BEIJING, Oct. 14 (Xinhua) -- China will keep
reasonably robust economic growth despite the ongoing international economic
recession, according to Merrill Lynch analysts here on Tuesday.
"As part of the world economy, China certainly would
be affected by the current financial crisis," said Liu Erfei, the company's
managing director. "We expect the country's economy to slow down from its
(current) double-digit growth to an 8 or 9 percent (annual GDP) increase, still
relatively rapid."
He added while some countries including the United
States stumbled in the credit sector from over-leveraging themselves, China
didn't get itself involved in a similar problem.
The New York-based investment bank and brokerage
house attributed the country's stable economic performance to the governmental
control on its state capital.
"Domestic capital market has not been completely open
to the outside yet. This enables the country to avoid major international
financial risks," Liu said.
The country was spared much trouble as it didn't
invest in sub-prime related financial products, the failure of which had been
acknowledged as a prime cause for the present global financial woes.

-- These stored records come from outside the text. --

--- src/sv/cslt_core.sv ---
module cslt_core #(
  parameter int LINE_BITS = 20
) (
  input  logic           clk_i,
  input  logic           rst_ni,
  input  logic           take_i,
  input  logic [7:0]     byte_i,
  input  logic           eoi_i,
  output cslt_pkg::step_t step_o
);
  import cslt_pkg::*;

  localparam logic [LINE_BITS-1:0] LINE_ONE = LINE_BITS'(1);
  localparam logic [LINE_BITS-1:0] LINE_MAX = {LINE_BITS{1'b1}};

  mode_e               mode_q, mode_d;
  logic [KW_NUM-1:0]   cand_q, cand_d;
  logic [2:0]          len_q, len_d;
  logic [VALUE_W-1:0]  acc_q, acc_d;
  logic [LINE_BITS-1:0] line_q, line_d;

  logic [LINE_BITS-1:0] line_inc;
  logic [LINE_W-1:0]    line_out;
  logic [VALUE_W-1:0]   acc_next;
  logic [VALUE_W-1:0]   byte_val;
  logic [VALUE_W-1:0]   digit_val;
  logic [7:0]           esc_char;

  res_t       res_a [2];
  logic [1:0] cnt;
  logic       do_idle;
  logic       do_ident;
  logic [KW_NUM-1:0] cand_b;
  logic [2:0]        len_b;

  assign line_inc  = (line_q != LINE_MAX) ? line_q + LINE_ONE : line_q;
  assign line_out  = LINE_W'(line_q);
  assign byte_val  = VALUE_W'(byte_i);
  assign digit_val = VALUE_W'(byte_i - CH_ZERO);
  // acc * 10 + digit as two shifted adds
  assign acc_next  = (acc_q << 3) + (acc_q << 1) + digit_val;

  // Decode escape character
  always_comb begin
    case (byte_i)
      CH_N:    esc_char = CH_NL;
      CH_T:    esc_char = CH_TAB;
      CH_ZERO: esc_char = CH_NUL;
      default: esc_char = byte_i;
    endcase
  end

  // One step of the lexer for the registered item
  always_comb begin
    mode_d   = mode_q;
    cand_d   = cand_q;
    len_d    = len_q;
    acc_d    = acc_q;
    line_d   = line_q;
    cnt      = 2'd0;
    res_a[0] = mk_res(K_END, '0, line_out);
    res_a[1] = mk_res(K_END, '0, line_out);
    do_idle  = 1'b0;
    do_ident = 1'b0;
    cand_b   = cand_q;
    len_b    = len_q;

    if (mode_q != M_HALT) begin
      if (eoi_i) begin
        // Flush the pending token
        case (mode_q)
          M_SLASH: begin
            res_a[cnt[0]] = mk_res(K_SLASH, '0, line_out); cnt = cnt + 2'd1;
          end
          M_IDENT: begin
            res_a[cnt[0]] = mk_res(kw_kind(cand_q, len_q), '0, line_out); cnt = cnt + 2'd1;
          end
          M_NUMBER: begin
            res_a[cnt[0]] = mk_res(K_NUM, acc_q, line_out); cnt = cnt + 2'd1;
          end
          M_STRING, M_STRESC: begin
            res_a[cnt[0]] = mk_res(K_STR, '0, line_out); cnt = cnt + 2'd1;
          end
          M_EQUAL: begin
            res_a[cnt[0]] = mk_res(K_ASSIGN, '0, line_out); cnt = cnt + 2'd1;
          end
          M_BANG: begin
            res_a[cnt[0]] = mk_res(K_ERROR, VALUE_W'(CH_BANG), line_out); cnt = cnt + 2'd1;
            mode_d = M_HALT;
          end
          M_LESS: begin
            res_a[cnt[0]] = mk_res(K_LT, '0, line_out); cnt = cnt + 2'd1;
          end
          M_GREATER: begin
            res_a[cnt[0]] = mk_res(K_GT, '0, line_out); cnt = cnt + 2'd1;
          end
          default: begin
          end
        endcase
        // End token, then back to reset values
        if (mode_q != M_BANG) begin
          res_a[cnt[0]] = mk_res(K_END, '0, line_out); cnt = cnt + 2'd1;
          mode_d = M_IDLE;
          cand_d = '0;
          len_d  = '0;
          acc_d  = '0;
          line_d = LINE_ONE;
        end
      end else begin
        case (mode_q)
          M_SLASH: begin
            if (byte_i == CH_SLASH) mode_d = M_LINECOM;
            else if (byte_i == CH_STAR) mode_d = M_BLOCK;
            else begin
              res_a[cnt[0]] = mk_res(K_SLASH, '0, line_out); cnt = cnt + 2'd1;
              do_idle = 1'b1;
            end
          end
          M_LINECOM: begin
            if (byte_i == CH_NL) begin
              line_d = line_inc;
              mode_d = M_IDLE;
            end
          end
          M_BLOCK: begin
            if (byte_i == CH_STAR) mode_d = M_BLOCKSTAR;
            else if (byte_i == CH_NL) line_d = line_inc;
          end
          M_BLOCKSTAR: begin
            if (byte_i == CH_SLASH) mode_d = M_IDLE;
            else if (byte_i != CH_STAR) begin
              if (byte_i == CH_NL) line_d = line_inc;
              mode_d = M_BLOCK;
            end
          end
          M_IDENT: begin
            if (is_alpha(byte_i) || is_digit(byte_i)) do_ident = 1'b1;
            else begin
              res_a[cnt[0]] = mk_res(kw_kind(cand_q, len_q), '0, line_out); cnt = cnt + 2'd1;
              cand_d  = '0;
              len_d   = '0;
              do_idle = 1'b1;
            end
          end
          M_NUMBER: begin
            if (is_digit(byte_i)) acc_d = acc_next;
            else begin
              res_a[cnt[0]] = mk_res(K_NUM, acc_q, line_out); cnt = cnt + 2'd1;
              acc_d   = '0;
              do_idle = 1'b1;
            end
          end
          M_STRING: begin
            if (byte_i == CH_QUOTE) begin
              res_a[cnt[0]] = mk_res(K_STR, '0, line_out); cnt = cnt + 2'd1;
              mode_d = M_IDLE;
            end else if (byte_i == CH_BSLASH) mode_d = M_STRESC;
            else begin
              res_a[cnt[0]] = mk_res(K_STRCHAR, byte_val, line_out); cnt = cnt + 2'd1;
            end
          end
          M_STRESC: begin
            res_a[cnt[0]] = mk_res(K_STRCHAR, VALUE_W'(esc_char), line_out); cnt = cnt + 2'd1;
            mode_d = M_STRING;
          end
          M_EQUAL: begin
            if (byte_i == CH_EQUAL) begin
              res_a[cnt[0]] = mk_res(K_EQ, '0, line_out); cnt = cnt + 2'd1;
              mode_d = M_IDLE;
            end else begin
              res_a[cnt[0]] = mk_res(K_ASSIGN, '0, line_out); cnt = cnt + 2'd1;
              do_idle = 1'b1;
            end
          end
          M_BANG: begin
            if (byte_i == CH_EQUAL) begin
              res_a[cnt[0]] = mk_res(K_NE, '0, line_out); cnt = cnt + 2'd1;
              mode_d = M_IDLE;
            end else begin
              res_a[cnt[0]] = mk_res(K_ERROR, VALUE_W'(CH_BANG), line_out); cnt = cnt + 2'd1;
              mode_d = M_HALT;
            end
          end
          M_LESS: begin
            if (byte_i == CH_EQUAL) begin
              res_a[cnt[0]] = mk_res(K_LE, '0, line_out); cnt = cnt + 2'd1;
              mode_d = M_IDLE;
            end else begin
              res_a[cnt[0]] = mk_res(K_LT, '0, line_out); cnt = cnt + 2'd1;
              do_idle = 1'b1;
            end
          end
          M_GREATER: begin
            if (byte_i == CH_EQUAL) begin
              res_a[cnt[0]] = mk_res(K_GE, '0, line_out); cnt = cnt + 2'd1;
              mode_d = M_IDLE;
            end else begin
              res_a[cnt[0]] = mk_res(K_GT, '0, line_out); cnt = cnt + 2'd1;
              do_idle = 1'b1;
            end
          end
          default: do_idle = 1'b1;
        endcase

        // Start of a new token from idle
        if (do_idle) begin
          mode_d = M_IDLE;
          if (byte_i == CH_NL) line_d = line_inc;
          else if (is_space(byte_i)) begin
          end else if (is_alpha(byte_i)) begin
            mode_d   = M_IDENT;
            cand_b   = '1;
            len_b    = '0;
            do_ident = 1'b1;
          end else if (is_digit(byte_i)) begin
            mode_d = M_NUMBER;
            acc_d  = digit_val;
          end else begin
            case (byte_i)
              CH_SLASH: mode_d = M_SLASH;
              CH_QUOTE: mode_d = M_STRING;
              CH_EQUAL: mode_d = M_EQUAL;
              CH_BANG:  mode_d = M_BANG;
              CH_LESS:  mode_d = M_LESS;
              CH_GREAT: mode_d = M_GREATER;
              CH_LPAREN: begin
                res_a[cnt[0]] = mk_res(K_LPAREN, '0, line_out); cnt = cnt + 2'd1;
              end
              CH_RPAREN: begin
                res_a[cnt[0]] = mk_res(K_RPAREN, '0, line_out); cnt = cnt + 2'd1;
              end
              CH_LBRACE: begin
                res_a[cnt[0]] = mk_res(K_LBRACE, '0, line_out); cnt = cnt + 2'd1;
              end
              CH_RBRACE: begin
                res_a[cnt[0]] = mk_res(K_RBRACE, '0, line_out); cnt = cnt + 2'd1;
              end
              CH_SEMI: begin
                res_a[cnt[0]] = mk_res(K_SEMI, '0, line_out); cnt = cnt + 2'd1;
              end
              CH_COMMA: begin
                res_a[cnt[0]] = mk_res(K_COMMA, '0, line_out); cnt = cnt + 2'd1;
              end
              CH_PLUS: begin
                res_a[cnt[0]] = mk_res(K_PLUS, '0, line_out); cnt = cnt + 2'd1;
              end
              CH_MINUS: begin
                res_a[cnt[0]] = mk_res(K_MINUS, '0, line_out); cnt = cnt + 2'd1;
              end
              CH_STAR: begin
                res_a[cnt[0]] = mk_res(K_STAR, '0, line_out); cnt = cnt + 2'd1;
              end
              default: begin
                res_a[cnt[0]] = mk_res(K_ERROR, byte_val, line_out); cnt = cnt + 2'd1;
                mode_d = M_HALT;
              end
            endcase
          end
        end

        // Add a letter to the identifier and narrow the keyword candidates
        if (do_ident) begin
          res_a[cnt[0]] = mk_res(K_IDCHAR, byte_val, line_out); cnt = cnt + 2'd1;
          cand_d = kw_filter(cand_b, len_b, byte_i);
          len_d  = (len_b != 3'd7) ? len_b + 3'd1 : len_b;
        end
      end
    end
  end

  // Mark the last result of the item
  always_comb begin
    step_o.count   = cnt;
    step_o.r0      = res_a[0];
    step_o.r0.last = (cnt == 2'd1);
    step_o.r1      = res_a[1];
    step_o.r1.last = 1'b1;
  end

  // Lexer state
  always_ff @(posedge clk_i or negedge rst_ni) begin
    if (!rst_ni) begin
      mode_q <= M_IDLE;
      cand_q <= '0;
      len_q  <= '0;
      acc_q  <= '0;
      line_q <= LINE_ONE;
    end else if (take_i) begin
      mode_q <= mode_d;
      cand_q <= cand_d;
      len_q  <= len_d;
      acc_q  <= acc_d;
      line_q <= line_d;
    end
  end

endmodule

Meanwhile, the company's research showed domestic
consumption would stand out as a major driver for the country's economic growth
at a time when exports and the property sector were affected by a shrinking
global market.
A developing pro-labour policy, as well as an
emerging major consumer force of people born after 1978, would help accelerate
the nation's consumption, according to Merrill Lynch market analyst Cui Wei.
"Our view on China's economy in the next five to 10
years is very optimistic," Liu added.